Now I have the problem of balance. I’m either working on my invention, or working at my job. Then, when I realize I need to spend more time working on things that can make me more immediate money rather than my invention, for if I spent the same amount of time on something else I’d probably get a lot farther, I work on that without distraction.
Take this blog I’ve been working on to launch. It’s a first in a series of new blogs that I’m hoping will generate a little advertising income, as well as provide a service to the community. It’s http://www.furryvideoscentral.com/ I’ve set it up in such a way that it mostly runs itself, which is pretty neat.
But have I cleaned our apartment, kept the kitchen clean, done the laundry, played with the rats enough? I’ve done all three of those things to a degree, but not to the degree necessary. My poor rats, I don’t know what’s wrong with them… I get them things to chew on, or move around, or dig out but they just kind of push everything to the bottom and run around rough-housing or sleeping. When I let them out they want to explore everywhere and everything which is great, but they’re not much cuddlebutts. I had them an appropriate wheel, and moving disc, but they never seemed to understand what to do with it. I don’t know if its because they’re not getting enough outside interaction? I play with them every day, every once in a while they don’t get played with, but I play with them every day giving them at least an outlet. Maybe I need to play with them more.

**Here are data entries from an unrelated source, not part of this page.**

===== config.mk =====
export PLATFORM = sky130hd
export DESIGN_NAME = serial_flash_writer
export DESIGN_NICKNAME = d
export VERILOG_FILES = /design/src/rtl/serial_flash_writer.sv
export SDC_FILE = /design/constraint.sdc
export NUM_CORES = 1
export LEC_CHECK = 0
export BUFFER_PORTS_ARGS = -buffer_cell sky130_fd_sc_hd__buf_2
export CORE_MARGIN = 4
export CORE_UTILIZATION = 55
export DETAILED_ROUTE_END_ITERATION = 8
export PLACE_DENSITY = 0.77
export SLEW_MARGIN = 20
export SYNTH_ARGS = -nofsm -noshare
export SYNTH_HDL_FRONTEND = slang
export SYNTH_SLANG_ARGS = --single-unit

===== constraint.sdc =====
create_clock -name clk27 -period 2.55 [get_ports clk27]
set_input_delay 0.255 -clock clk27 [delete_from_list [all_inputs] [get_ports clk27]]
set_output_delay 0.255 -clock clk27 [all_outputs]
set_load 0.01 [all_outputs]
### src/rtl/relu_maxpool_col_if.sv
// Column-in / pooled-column-out bundle between the conv column engine, the pooling stage
// and the layer-1 writer.
interface relu_maxpool_col_if #(
  parameter int unsigned DATA_WIDTH = 16,
  parameter int unsigned IN_ROWS    = 24,
  parameter int unsigned IN_COLS    = 24,
  parameter int unsigned COLNUM_W   = 6
);

  localparam int unsigned PoolColW = $clog2(IN_COLS / 2);

  logic                  start;
  logic                  col_valid;
  logic [COLNUM_W-1:0]   col_num;
  logic [DATA_WIDTH-1:0] col_data [IN_ROWS-1:0];
  logic                  frame_done_in;

  logic                  pool_valid;
  logic [PoolColW-1:0]   pool_col;
  logic [DATA_WIDTH-1:0] pool_data [IN_ROWS/2-1:0];
  logic                  busy;
  logic                  seq_err;
  logic                  done;

  modport master (
    output start, col_valid, col_num, col_data, frame_done_in,
    input  pool_valid, pool_col, pool_data, busy, seq_err, done
  );

  modport slave (
    input  start, col_valid, col_num, col_data, frame_done_in,
    output pool_valid, pool_col, pool_data, busy, seq_err, done
  );

endinterface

I digress. When I’m in this ‘working on project’ state, it’s to the exclusion of reality. It’s like I don’t have any balance. I just do the minimum to get other things done, and then work on this thing. It’s almost a state of unreality, like I’m above everything or that everything else is just kind of not important. It gets to me sometimes even, I start to feel restless, don’t know what to do, realize there’s other things to do in life, and have trouble being domestic or desiring to work.
It’s like my used-to-be-friend would say, “We can live with the plans and dreams, it’s the day to day living that kills us.”

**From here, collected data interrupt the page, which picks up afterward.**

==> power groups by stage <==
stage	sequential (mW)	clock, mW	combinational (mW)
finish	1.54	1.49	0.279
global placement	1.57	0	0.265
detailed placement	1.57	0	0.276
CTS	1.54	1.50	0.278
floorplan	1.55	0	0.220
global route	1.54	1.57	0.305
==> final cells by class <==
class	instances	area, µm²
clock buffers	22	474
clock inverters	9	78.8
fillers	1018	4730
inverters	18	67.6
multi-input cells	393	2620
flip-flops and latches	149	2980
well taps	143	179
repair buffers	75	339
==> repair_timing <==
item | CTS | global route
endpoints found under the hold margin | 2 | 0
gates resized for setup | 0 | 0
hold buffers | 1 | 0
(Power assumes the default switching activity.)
## src/rtl/mem_arbiter_if.sv

```systemverilog
// ---------------------------------------------------------------------------
// mem_arbiter_if
// Requester-side bus of the synaptic-weight memory arbiter. All requesters
// share one interface instance; per-requester fields are packed side by side
// (requester i occupies slice i of each vector).
//
//   req_valid  [N_REQ]         request valid, one bit per requester
//   req_ready  [N_REQ]         accept, one-hot or zero
//   req_op     [2*N_REQ]       00 read, 01 write, 10 saturating add, 11 read
//   req_addr   [ADDR_W*N_REQ]  weight address
//   req_wdata  [DW*N_REQ]      write data, or signed delta for add
//   rsp_valid  [N_REQ]         one-cycle response strobe to the owner
//   rsp_data   [DW]            read data / post-add value, shared
//
// modport master: requester side; modport slave: arbiter side.
// ---------------------------------------------------------------------------
interface mem_arbiter_if #(
    parameter int N_REQ  = 2,
    parameter int ADDR_W = 4,
    parameter int DW     = 8
);
    logic [N_REQ-1:0]        req_valid;
    logic [N_REQ-1:0]        req_ready;
    logic [2*N_REQ-1:0]      req_op;
    logic [ADDR_W*N_REQ-1:0] req_addr;
    logic [DW*N_REQ-1:0]     req_wdata;
    logic [N_REQ-1:0]        rsp_valid;
    logic [DW-1:0]           rsp_data;

    modport master (
        output req_valid, req_op, req_addr, req_wdata,
        input  req_ready, rsp_valid, rsp_data
    );

    modport slave (
        input  req_valid, req_op, req_addr, req_wdata,
        output req_ready, rsp_valid, rsp_data
    );
endinterface

```

## src/rtl/mem_arbiter.sv

```systemverilog
// ---------------------------------------------------------------------------
// mem_arbiter
// Round-robin arbiter and sequencer sharing one single-port synaptic-weight
// memory between N_REQ requesters. Supports read, write and an atomic
// saturating add (read-modify-write). One operation in flight at a time.
//
//   clk        rising-edge clock
//   rst        synchronous active-high reset
//   bus        requester bus (mem_arbiter_if.slave)
//   busy       high whenever the sequencer is not idle
//   mem_we     memory write enable
//   mem_addr   memory address
//   mem_wdata  memory write data
//   mem_rdata  memory read data, valid the cycle after the address (read-first)
// ---------------------------------------------------------------------------
module mem_arbiter #(
    parameter int N_REQ  = 2,
    parameter int ADDR_W = 4,
    parameter int DW     = 8
) (
    input  logic              clk,
    input  logic              rst,
    mem_arbiter_if.slave      bus,
    output logic              busy,
    output logic              mem_we,
    output logic [ADDR_W-1:0] mem_addr,
    output logic [DW-1:0]     mem_wdata,
    input  logic [DW-1:0]     mem_rdata
);
    localparam int IDX_W = (N_REQ > 1) ? $clog2(N_REQ) : 1;

    localparam logic [1:0] S_IDLE = 2'd0;
    localparam logic [1:0] S_CAPT = 2'd1;
    localparam logic [1:0] S_RMW  = 2'd2;
    localparam logic [1:0] S_RESP = 2'd3;

    localparam logic [1:0] OP_WRITE = 2'b01;
    localparam logic [1:0] OP_ADD   = 2'b10;

    localparam logic [IDX_W-1:0] LAST_INIT = IDX_W'(N_REQ - 1);
    localparam logic [DW-1:0]    SAT_MAX   = {1'b0, {(DW-1){1'b1}}};
    localparam logic [DW-1:0]    SAT_MIN   = {1'b1, {(DW-1){1'b0}}};

    logic [1:0]        state_q, state_d;
    logic [IDX_W-1:0]  last_q, last_d;
    logic [IDX_W-1:0]  gnt_q, gnt_d;
    logic [ADDR_W-1:0] addr_q, addr_d;
    logic [DW-1:0]     wdata_q, wdata_d;
    logic [DW-1:0]     rsp_data_q, rsp_data_d;
    logic [ADDR_W-1:0] mem_addr_q, mem_addr_d;

    logic              grant_found;
    logic [IDX_W-1:0]  grant_idx;
    logic [1:0]        sel_op;
    logic [ADDR_W-1:0] sel_addr;
    logic [DW-1:0]     sel_wdata;
    logic [DW:0]       sum_ext;
    logic [DW-1:0]     sat_sum;
    logic [N_REQ-1:0]  req_ready_c;
    logic [N_REQ-1:0]  rsp_valid_c;

    // Search starts one past the last winner and wraps, so the most recent
    // winner has lowest priority. Returns {found, index}.
    function automatic logic [IDX_W:0] pick_grant(input logic [N_REQ-1:0] valid,
                                                  input logic [IDX_W-1:0] last);
        logic             found;
        logic [IDX_W-1:0] idx;
        int               cand;
        found = 1'b0;
        idx   = '0;
        for (int k = 1; k <= N_REQ; k++) begin
            cand = (int'(last) + k) % N_REQ;
            if (!found && valid[IDX_W'(cand)]) begin
                found = 1'b1;
                idx   = IDX_W'(cand);
            end
        end
        return {found, idx};
    endfunction

    assign {grant_found, grant_idx} = pick_grant(bus.req_valid, last_q);
    assign sel_op    = bus.req_op[2*grant_idx +: 2];
    assign sel_addr  = bus.req_addr[ADDR_W*grant_idx +: ADDR_W];
    assign sel_wdata = bus.req_wdata[DW*grant_idx +: DW];

    // One extra bit of headroom; overflow shows as the top two bits differing.
    assign sum_ext = {mem_rdata[DW-1], mem_rdata} + {wdata_q[DW-1], wdata_q};
    assign sat_sum = (sum_ext[DW] != sum_ext[DW-1]) ? (sum_ext[DW] ? SAT_MIN : SAT_MAX)
                                                   : sum_ext[DW-1:0];

    always_comb begin
        state_d     = state_q;
        last_d      = last_q;
        gnt_d       = gnt_q;
        addr_d      = addr_q;
        wdata_d     = wdata_q;
        rsp_data_d  = rsp_data_q;
        req_ready_c = '0;
        rsp_valid_c = '0;
        mem_we      = 1'b0;
        mem_addr    = mem_addr_q;
        mem_wdata   = '0;

        case (state_q)
            S_IDLE: begin
                // The address is presented in the accept cycle so read data
                // arrives exactly when CAPT/RMW need it.
                if (grant_found) begin
                    req_ready_c[grant_idx] = 1'b1;
                    mem_addr  = sel_addr;
                    mem_wdata = sel_wdata;
                    mem_we    = (sel_op == OP_WRITE);
                    gnt_d     = grant_idx;
                    last_d    = grant_idx;
                    addr_d    = sel_addr;
                    wdata_d   = sel_wdata;
                    if (sel_op == OP_WRITE) begin
                        state_d = S_RESP;
                    end else if (sel_op == OP_ADD) begin
                        state_d = S_RMW;
                    end else begin
                        state_d = S_CAPT;
                    end
                end
            end
            S_CAPT: begin
                mem_addr   = addr_q;
                rsp_data_d = mem_rdata;
                state_d    = S_RESP;
            end
            S_RMW: begin
                mem_addr   = addr_q;
                mem_we     = 1'b1;
                mem_wdata  = sat_sum;
                rsp_data_d = sat_sum;
                state_d    = S_RESP;
            end
            default: begin
                mem_addr           = addr_q;
                rsp_valid_c[gnt_q] = 1'b1;
                state_d            = S_IDLE;
            end
        endcase

        // A reset arriving mid-operation must not commit the write-back or
        // strobe a response for the abandoned operation.
        if (rst) begin
            mem_we      = 1'b0;
            req_ready_c = '0;
            rsp_valid_c = '0;
        end

        mem_addr_d = mem_addr;
    end

    always_ff @(posedge clk) begin
        if (rst) begin
            state_q    <= S_IDLE;
            last_q     <= LAST_INIT;
            gnt_q      <= '0;
            addr_q     <= '0;
            wdata_q    <= '0;
            rsp_data_q <= '0;
            mem_addr_q <= '0;
        end else begin
            state_q    <= state_d;
            last_q     <= last_d;
            gnt_q      <= gnt_d;
            addr_q     <= addr_d;
            wdata_q    <= wdata_d;
            rsp_data_q <= rsp_data_d;
            mem_addr_q <= mem_addr_d;
        end
    end

    assign bus.req_ready = req_ready_c;
    assign bus.rsp_valid = rsp_valid_c;
    assign bus.rsp_data  = rsp_data_q;
    assign busy          = (state_q != S_IDLE);
endmodule

```

## src/flat_wrapper.sv

```systemverilog
// flat-port wrapper written by rule: the top's interface ports become plain ports
module mem_arbiter_flat 
#(
    parameter int N_REQ  = 2,
    parameter int ADDR_W = 4,
    parameter int DW     = 8
)
  (clk, rst, busy, mem_we, mem_addr, mem_wdata, mem_rdata, bus_req_valid, bus_req_op, bus_req_addr, bus_req_wdata, bus_req_ready, bus_rsp_valid, bus_rsp_data);
  mem_arbiter_if #(.N_REQ(N_REQ), .ADDR_W(ADDR_W), .DW(DW)) bus_i ();
  input  logic clk;
  input  logic rst;
  output logic busy;
  output logic mem_we;
  output logic [ADDR_W-1:0] mem_addr;
  output logic [DW-1:0] mem_wdata;
  input  logic [DW-1:0] mem_rdata;
  input wire logic [$bits(bus_i.req_valid)-1:0] bus_req_valid;
  input wire logic [$bits(bus_i.req_op)-1:0] bus_req_op;
  input wire logic [$bits(bus_i.req_addr)-1:0] bus_req_addr;
  input wire logic [$bits(bus_i.req_wdata)-1:0] bus_req_wdata;
  output wire logic [$bits(bus_i.req_ready)-1:0] bus_req_ready;
  output wire logic [$bits(bus_i.rsp_valid)-1:0] bus_rsp_valid;
  output wire logic [$bits(bus_i.rsp_data)-1:0] bus_rsp_data;
  assign bus_i.req_valid = bus_req_valid;
  assign bus_i.req_op = bus_req_op;
  assign bus_i.req_addr = bus_req_addr;
  assign bus_i.req_wdata = bus_req_wdata;
  assign bus_req_ready = bus_i.req_ready;
  assign bus_rsp_valid = bus_i.rsp_valid;
  assign bus_rsp_data = bus_i.rsp_data;
  mem_arbiter #(.N_REQ(N_REQ), .ADDR_W(ADDR_W), .DW(DW)) u_core (.clk(clk), .rst(rst), .bus(bus_i), .busy(busy), .mem_we(mem_we), .mem_addr(mem_addr), .mem_wdata(mem_wdata), .mem_rdata(mem_rdata));
endmodule
```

I mean, there’s a certain satisfaction with having a clean apartment. I cleaned out our bedroom and it was beautiful, so nice. And there’s a certain satisfaction with making meals, even if they are skillet meals for two or hamburger helper. You can microwave the vegetables. But they take time! Heehee, and sometimes I get so in a mode that I have, or I feel like I have, no time. That if I had to do all these other things it would take up too much time. I have to realize I have to live in the here and now too, not just the plans and dreams.
On another note, I have to go on a sugar cleanse with Maus, but it is SOOOO hard. When we eat, I always want a cookie. Or I have a soda, pre-made or home-made. There’s sugar in everything! I haven’t successfully cleansed for more than 36 hours, which is kind of pitiful. I decided that I needed to do something when my nurse practitioner said I could be at risk for diabetes because my triglycerides are high, which my physician said was because I gained weight. But, of course, with everything I try to do, I’m having a disconnect between desire and implementation.
One thing I did implement was that I stopped going to Starbucks! Yay me! One day I was looking at web hosts because I needed a more powerful host for my new websites and I found one with unlimited bandwidth, unlimited storage, and on a virtual private server (so no limit on entry processes besides what the server can handle, at least that’s how it’s supposed to be) for $50 a month. I thought, “Oh man, that’s so expensive I can’t afford that.” Then it dawned on me.
And I looked at my giant iced coffee I was taking a sip of, and realized, I’d been spending $250 – $300 a month on StarBucks for Maus and myself. I looked at the drink, and then at my screen, and then at the drink, and said, “This is stupid, I could have so many more satisfying things than starbucks coffee every month.”
I bought a coffeemaker the next day.